Task details: Exactly the lines from the top of the records below through the one containing "localparam int PROD_BITS" must be set down, with no line added or dropped.

Dataset entries:
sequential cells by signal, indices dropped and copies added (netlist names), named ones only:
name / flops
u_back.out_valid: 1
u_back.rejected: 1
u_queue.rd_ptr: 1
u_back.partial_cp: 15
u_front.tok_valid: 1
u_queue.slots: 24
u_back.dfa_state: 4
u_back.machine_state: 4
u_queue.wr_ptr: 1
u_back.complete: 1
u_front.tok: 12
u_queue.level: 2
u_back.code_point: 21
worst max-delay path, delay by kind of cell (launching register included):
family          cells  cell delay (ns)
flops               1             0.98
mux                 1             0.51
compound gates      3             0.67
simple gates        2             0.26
File: src/rtl/gdg_pkg.sv
// Package with shared types, constants and the fixed-point ROM tables of the generator.
`timescale 1ns / 1ps

package gdg_pkg;

    localparam int TABLE_ENTRIES = 32;
    localparam int STEP_ENTRIES  = TABLE_ENTRIES - 1;
    localparam int UNIFORM_BITS  = 48;
    localparam int INDEX_BITS    = 5;
    localparam int FIX_BITS      = 56;
    localparam int MUL_A_BITS    = 56;
    localparam int MUL_B_BITS    = 48;
    localparam int MUL_CHUNK     = 16;
    localparam int MUL_STEPS     = 3;
    localparam int PROD_BITS     = MUL_A_BITS + MUL_B_BITS;

    localparam logic [63:0] DEC_SCALE = 64'd10000000000;
    localparam logic [47:0] LCG_MUL   = 48'h0005_DEEC_E66D;
    localparam logic [47:0] LCG_ADD   = 48'h0000_0000_000B;
    localparam logic [47:0] SEED_DEFAULT = 48'h1234_ABCD_330E;
    localparam logic [31:0] SPREAD_DEFAULT = 32'h0001_0000;

    // Configuration register indexes.
    localparam logic REG_MEAN   = 1'b0;
    localparam logic REG_SPREAD = 1'b1;

    // Input actions.
    localparam logic ACT_DRAW = 1'b0;
    localparam logic ACT_LOAD = 1'b1;

    typedef logic [FIX_BITS-1:0] fix_t;

    // One queued input transaction.
    typedef struct packed {
        logic        action;
        logic [47:0] seed;
    } gdg_item_t;

    // Sequencer states of the execution part.
    typedef enum logic [4:0] {
        S_IDLE,
        S_MUL_GO,
        S_MUL_WAIT,
        S_LCG,
        S_SPLIT,
        S_C_CHECK,
        S_C_SLOPE,
        S_C_U,
        S_C_WID,
        S_C_LIM,
        S_C_CHAIN,
        S_C_V,
        S_C_STAR_KEEP,
        S_C_STAR_NEW,
        S_T_DBL,
        S_T_MUL,
        S_T_WID,
        S_T_LIM,
        S_T_CHAIN,
        S_T_STAR,
        S_T_TU,
        S_T_TU2,
        S_SCALE,
        S_OUT
    } gdg_state_t;

    // Decimal constant in units of 1e-10 to 48 fractional bits, rounded half up.
    function automatic fix_t to_fix(input logic [63:0] v);
        logic [63:0] num;
        logic [63:0] q;
        logic [63:0] r;
        logic [63:0] res;
        num = v << 24;
        q   = num / DEC_SCALE;
        r   = num % DEC_SCALE;
        res = (q << 24) + (((r << 24) + (DEC_SCALE / 64'd2)) / DEC_SCALE);
        return res[FIX_BITS-1:0];
    endfunction

    localparam fix_t ROM_BASE [TABLE_ENTRIES] = '{
        to_fix(64'd0), to_fix(64'd391760900), to_fix(64'd784124100),
        to_fix(64'd1177700000), to_fix(64'd1573107000), to_fix(64'd1970991000),
        to_fix(64'd2372021000), to_fix(64'd2776904000), to_fix(64'd3186394000),
        to_fix(64'd3601300000), to_fix(64'd4022501000), to_fix(64'd4450965000),
        to_fix(64'd4887764000), to_fix(64'd5334097000), to_fix(64'd5791322000),
        to_fix(64'd6260990000), to_fix(64'd6744898000), to_fix(64'd7245144000),
        to_fix(64'd7764218000), to_fix(64'd8305109000), to_fix(64'd8871466000),
        to_fix(64'd9467818000), to_fix(64'd10099900000), to_fix(64'd10775160000),
        to_fix(64'd11503490000), to_fix(64'd12298590000), to_fix(64'd13180110000),
        to_fix(64'd14177970000), to_fix(64'd15341210000), to_fix(64'd16759400000),
        to_fix(64'd18627320000), to_fix(64'd21538750000)
    };

    localparam fix_t ROM_STEP [STEP_ENTRIES] = '{
        to_fix(64'd0), to_fix(64'd0), to_fix(64'd0), to_fix(64'd0), to_fix(64'd0),
        to_fix(64'd2636843000), to_fix(64'd2425085000), to_fix(64'd2255674000),
        to_fix(64'd2116342000), to_fix(64'd1999243000), to_fix(64'd1899108000),
        to_fix(64'd1812252000), to_fix(64'd1736014000), to_fix(64'd1668419000),
        to_fix(64'd1607967000), to_fix(64'd1553497000), to_fix(64'd1504094000),
        to_fix(64'd1459026000), to_fix(64'd1417700000), to_fix(64'd1379632000),
        to_fix(64'd1344418000), to_fix(64'd1311722000), to_fix(64'd1281260000),
        to_fix(64'd1252791000), to_fix(64'd1226109000), to_fix(64'd1201036000),
        to_fix(64'd1177417000), to_fix(64'd1155119000), to_fix(64'd1134023000),
        to_fix(64'd1114027000), to_fix(64'd1095039000)
    };

    localparam fix_t ROM_CUT [STEP_ENTRIES] = '{
        to_fix(64'd7673828), to_fix(64'd23068700), to_fix(64'd38606180),
        to_fix(64'd54384540), to_fix(64'd70507000), to_fix(64'd87083960),
        to_fix(64'd104235700), to_fix(64'd122095300), to_fix(64'd140812500),
        to_fix(64'd160557900), to_fix(64'd181529000), to_fix(64'd203957300),
        to_fix(64'd228117700), to_fix(64'd254340700), to_fix(64'd283029600),
        to_fix(64'd314682200), to_fix(64'd349923300), to_fix(64'd389548300),
        to_fix(64'd434587800), to_fix(64'd486403500), to_fix(64'd546833400),
        to_fix(64'd618422200), to_fix(64'd704798300), to_fix(64'd811319500),
        to_fix(64'd946244400), to_fix(64'd1123001000), to_fix(64'd1364980000),
        to_fix(64'd1716886000), to_fix(64'd2276241000), to_fix(64'd3304980000),
        to_fix(64'd5847031000)
    };

    localparam fix_t ROM_SLOPE [STEP_ENTRIES] = '{
        to_fix(64'd392061700), to_fix(64'd393270500), to_fix(64'd395100000),
        to_fix(64'd397570300), to_fix(64'd400709300), to_fix(64'd404553300),
        to_fix(64'd409148100), to_fix(64'd414550700), to_fix(64'd420831100),
        to_fix(64'd428074800), to_fix(64'd436386300), to_fix(64'd445893200),
        to_fix(64'd456752300), to_fix(64'd469157100), to_fix(64'd483348700),
        to_fix(64'd499629800), to_fix(64'd518385900), to_fix(64'd540113800),
        to_fix(64'd565465600), to_fix(64'd595313000), to_fix(64'd630848900),
        to_fix(64'd673750300), to_fix(64'd726454400), to_fix(64'd792647100),
        to_fix(64'd878192200), to_fix(64'd993039800), to_fix(64'd1155600000),
        to_fix(64'd1404344000), to_fix(64'd1836142000), to_fix(64'd2790016000),
        to_fix(64'd7010474000)
    };

endpackage

File: src/rtl/gdg_front.sv
// Front part: accepts input transactions into a short queue for the execution part.
`timescale 1ns / 1ps

module gdg_front
    import gdg_pkg::*;
#(
    parameter int QUEUE_DEPTH = 2
)
(
    input  logic        clk,
    input  logic        rst_n,
    input  logic        in_valid,
    output logic        in_stall,
    input  logic        action,
    input  logic [47:0] seed_value,
    output logic        q_valid,
    output gdg_item_t   q_item,
    input  logic        q_pop
);

    localparam int PTR_BITS = (QUEUE_DEPTH > 1) ? $clog2(QUEUE_DEPTH) : 1;
    localparam int CNT_BITS = $clog2(QUEUE_DEPTH + 1);
    localparam logic [PTR_BITS-1:0] PTR_LAST = PTR_BITS'(QUEUE_DEPTH - 1);
    localparam logic [CNT_BITS-1:0] CNT_FULL = CNT_BITS'(QUEUE_DEPTH);

    gdg_item_t           mem_reg [QUEUE_DEPTH];
    logic [PTR_BITS-1:0] wr_ptr_reg;
    logic [PTR_BITS-1:0] wr_ptr_next;
    logic [PTR_BITS-1:0] rd_ptr_reg;
    logic [PTR_BITS-1:0] rd_ptr_next;
    logic [CNT_BITS-1:0] count_reg;
    logic [CNT_BITS-1:0] count_next;
    logic                push;
    logic                pop;

    assign in_stall = (count_reg == CNT_FULL);
    assign push     = in_valid && !in_stall;
    assign pop      = q_pop && q_valid;
    assign q_valid  = (count_reg != '0);
    assign q_item   = mem_reg[rd_ptr_reg];

    // Pointer and fill count update.
    always_comb
    begin
        wr_ptr_next = wr_ptr_reg;
        rd_ptr_next = rd_ptr_reg;
        count_next  = count_reg;
        if (push)
        begin
            wr_ptr_next = (wr_ptr_reg == PTR_LAST) ? '0 : wr_ptr_reg + 1'b1;
        end
        if (pop)
        begin
            rd_ptr_next = (rd_ptr_reg == PTR_LAST) ? '0 : rd_ptr_reg + 1'b1;
        end
        if (push && !pop)
        begin
            count_next = count_reg + 1'b1;
        end
        else if (pop && !push)
        begin
            count_next = count_reg - 1'b1;
        end
    end

    always_ff @(posedge clk or negedge rst_n)
    begin
        if (!rst_n)
        begin
            wr_ptr_reg <= '0;
            rd_ptr_reg <= '0;
            count_reg  <= '0;
        end
        else
        begin
            wr_ptr_reg <= wr_ptr_next;
            rd_ptr_reg <= rd_ptr_next;
            count_reg  <= count_next;
        end
    end

    // Queue storage.
    always_ff @(posedge clk)
    begin
        if (push)
        begin
            mem_reg[wr_ptr_reg] <= '{action: action, seed: seed_value};
        end
    end

endmodule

Solved exercise:
sequential cells by signal, indices dropped and copies added (netlist names), named ones only:
name / flops
u_back.out_valid: 1
u_back.rejected: 1
u_queue.rd_ptr: 1
u_back.partial_cp: 15
u_front.tok_valid: 1
u_queue.slots: 24
u_back.dfa_state: 4
u_back.machine_state: 4
u_queue.wr_ptr: 1
u_back.complete: 1
u_front.tok: 12
u_queue.level: 2
u_back.code_point: 21
worst max-delay path, delay by kind of cell (launching register included):
family          cells  cell delay (ns)
flops               1             0.98
mux                 1             0.51
compound gates      3             0.67
simple gates        2             0.26
File: src/rtl/gdg_pkg.sv
// Package with shared types, constants and the fixed-point ROM tables of the generator.
`timescale 1ns / 1ps

package gdg_pkg;

    localparam int TABLE_ENTRIES = 32;
    localparam int STEP_ENTRIES  = TABLE_ENTRIES - 1;
    localparam int UNIFORM_BITS  = 48;
    localparam int INDEX_BITS    = 5;
    localparam int FIX_BITS      = 56;
    localparam int MUL_A_BITS    = 56;
    localparam int MUL_B_BITS    = 48;
    localparam int MUL_CHUNK     = 16;
    localparam int MUL_STEPS     = 3;
    localparam int PROD_BITS     = MUL_A_BITS + MUL_B_BITS;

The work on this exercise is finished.